Stored data entries:
--------------------------------
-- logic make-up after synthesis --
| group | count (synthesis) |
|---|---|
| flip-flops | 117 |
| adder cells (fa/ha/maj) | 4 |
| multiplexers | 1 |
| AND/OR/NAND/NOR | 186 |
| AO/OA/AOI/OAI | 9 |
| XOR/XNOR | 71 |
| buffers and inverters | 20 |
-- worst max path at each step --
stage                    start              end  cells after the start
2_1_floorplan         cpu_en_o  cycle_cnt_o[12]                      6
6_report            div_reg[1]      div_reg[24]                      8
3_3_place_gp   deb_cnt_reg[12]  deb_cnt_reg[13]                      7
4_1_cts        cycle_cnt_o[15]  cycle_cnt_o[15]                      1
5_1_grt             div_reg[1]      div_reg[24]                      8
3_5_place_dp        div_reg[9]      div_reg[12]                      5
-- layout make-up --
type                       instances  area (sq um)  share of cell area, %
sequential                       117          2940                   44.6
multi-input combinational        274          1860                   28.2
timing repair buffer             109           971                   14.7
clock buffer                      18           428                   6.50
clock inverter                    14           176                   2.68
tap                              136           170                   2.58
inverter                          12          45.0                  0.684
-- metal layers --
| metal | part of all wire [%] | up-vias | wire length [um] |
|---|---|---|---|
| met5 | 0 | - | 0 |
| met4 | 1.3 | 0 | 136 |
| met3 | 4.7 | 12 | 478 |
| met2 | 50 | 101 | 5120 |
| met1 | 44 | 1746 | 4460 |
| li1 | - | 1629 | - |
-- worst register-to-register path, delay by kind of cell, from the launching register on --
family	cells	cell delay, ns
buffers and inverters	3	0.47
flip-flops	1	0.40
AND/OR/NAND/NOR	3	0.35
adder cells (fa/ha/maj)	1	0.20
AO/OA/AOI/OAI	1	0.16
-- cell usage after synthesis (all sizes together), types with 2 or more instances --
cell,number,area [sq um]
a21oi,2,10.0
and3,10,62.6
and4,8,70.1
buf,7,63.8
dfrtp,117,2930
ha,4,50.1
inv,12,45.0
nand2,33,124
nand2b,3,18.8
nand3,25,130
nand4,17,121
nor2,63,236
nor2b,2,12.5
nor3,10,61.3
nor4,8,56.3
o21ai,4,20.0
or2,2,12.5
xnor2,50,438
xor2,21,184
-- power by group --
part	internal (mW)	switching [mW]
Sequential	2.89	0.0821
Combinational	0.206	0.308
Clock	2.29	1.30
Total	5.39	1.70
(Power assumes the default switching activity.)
<file path="config.mk">
export PLATFORM = sky130hd
export DESIGN_NAME = alu_sequencer
export DESIGN_NICKNAME = d
export VERILOG_FILES = /design/src/rtl/alu_sequencer.sv
export SDC_FILE = /design/constraint.sdc
export NUM_CORES = 1
export LEC_CHECK = 0
export ABC_CLOCK_PERIOD_IN_PS = 4920
export CORE_ASPECT_RATIO = 2
export CORE_MARGIN = 4
export CORE_UTILIZATION = 32
export DETAILED_ROUTE_END_ITERATION = 10
export PLACE_DENSITY = 0.65
export SYNTH_ARGS = -nofsm -noshare
export SYNTH_HDL_FRONTEND = slang
export SYNTH_SLANG_ARGS = --single-unit
</file>
<file path="constraint.sdc">
create_clock -name clk -period 4.92 [get_ports clk]
set_clock_uncertainty 0.1 [all_clocks]
set_input_delay 0.984 -clock clk [delete_from_list [all_inputs] [get_ports clk]]
set_output_delay 0.984 -clock clk [all_outputs]
set_load 0.03 [all_outputs]
</file>
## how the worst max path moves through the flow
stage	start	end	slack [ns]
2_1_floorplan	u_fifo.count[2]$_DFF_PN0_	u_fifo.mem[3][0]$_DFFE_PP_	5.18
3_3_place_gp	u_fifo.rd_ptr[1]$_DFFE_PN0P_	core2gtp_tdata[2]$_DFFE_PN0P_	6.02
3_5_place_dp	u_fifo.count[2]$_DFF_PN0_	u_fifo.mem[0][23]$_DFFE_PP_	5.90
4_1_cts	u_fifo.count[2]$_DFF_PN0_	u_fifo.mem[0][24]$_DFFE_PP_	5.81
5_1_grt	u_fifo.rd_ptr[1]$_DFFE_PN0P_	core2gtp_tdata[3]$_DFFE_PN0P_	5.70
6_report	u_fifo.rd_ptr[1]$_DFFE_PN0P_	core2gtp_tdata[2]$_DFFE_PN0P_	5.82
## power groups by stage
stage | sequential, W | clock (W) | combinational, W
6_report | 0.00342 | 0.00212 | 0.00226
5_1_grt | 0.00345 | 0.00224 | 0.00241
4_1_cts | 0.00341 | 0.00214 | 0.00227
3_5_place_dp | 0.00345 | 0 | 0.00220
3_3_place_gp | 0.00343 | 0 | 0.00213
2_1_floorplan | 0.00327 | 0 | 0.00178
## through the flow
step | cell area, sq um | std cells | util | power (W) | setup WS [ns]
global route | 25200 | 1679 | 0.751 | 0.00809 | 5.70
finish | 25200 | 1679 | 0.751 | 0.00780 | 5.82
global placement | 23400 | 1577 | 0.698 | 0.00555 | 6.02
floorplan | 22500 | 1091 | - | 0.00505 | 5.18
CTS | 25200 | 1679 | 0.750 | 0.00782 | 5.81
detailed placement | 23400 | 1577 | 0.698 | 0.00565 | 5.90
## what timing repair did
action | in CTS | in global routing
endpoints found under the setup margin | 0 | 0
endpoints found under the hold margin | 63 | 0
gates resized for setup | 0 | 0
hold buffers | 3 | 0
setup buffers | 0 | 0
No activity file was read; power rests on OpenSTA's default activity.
==> config.mk <==
export PLATFORM = sky130hd
export DESIGN_NAME = dog_extrema_scanner
export DESIGN_NICKNAME = d
export VERILOG_FILES = /design/src/rtl/dog_extrema_scanner.sv
export SDC_FILE = /design/constraint.sdc
export NUM_CORES = 1
export LEC_CHECK = 0
export CORE_MARGIN = 4
export CORE_UTILIZATION = 55
export CTS_BUF_LIST = sky130_fd_sc_hd__clkbuf_4
export CTS_CLUSTER_DIAMETER = 120
export DETAILED_ROUTE_END_ITERATION = 12
export PLACE_DENSITY = 0.76
export SLEW_MARGIN = 10
export SYNTH_ARGS = -nofsm -noshare
export SYNTH_HDL_FRONTEND = slang
export SYNTH_SLANG_ARGS = --single-unit
==> constraint.sdc <==
create_clock -name clk -period 10.9 [get_ports clk]
set_input_delay 2.18 -clock clk [delete_from_list [all_inputs] [get_ports clk]]
set_output_delay 2.18 -clock clk [all_outputs]
set_load 0.1 [all_outputs]
===== config.mk =====
export PLATFORM = sky130hd
export DESIGN_NAME = seq_mono_det_flat
export DESIGN_NICKNAME = d
export VERILOG_FILES = /design/src/rtl/seq_mono_det_if.sv /design/src/rtl/seq_mono_det.sv /design/src/flat_wrapper.sv
export SDC_FILE = /design/constraint.sdc
export NUM_CORES = 1
export LEC_CHECK = 0
export CAP_MARGIN = 20
export CORE_UTILIZATION = 36
export CTS_CLUSTER_SIZE = 30
export DETAILED_ROUTE_END_ITERATION = 16
export MAX_ROUTING_LAYER = met4
export SETUP_SLACK_MARGIN = 0.15
export SLEW_MARGIN = 20
export SYNTH_ARGS = -nofsm -noshare
export SYNTH_HDL_FRONTEND = slang
export SYNTH_SLANG_ARGS = --single-unit

===== constraint.sdc =====
create_clock -name clk -period 2 [get_ports clk]
set_clock_uncertainty 0.05 [all_clocks]
set_input_delay 0.5 -clock clk [delete_from_list [all_inputs] [get_ports clk]]
set_output_delay 0.5 -clock clk [all_outputs]
set_load 0.02 [all_outputs]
--------------------------------
* **EXERCISE OBJECTIVE**:
Line count for the string "instances": tally the lines of the records above that contain it and give only the result.

* **RESPONSE BOX**:
2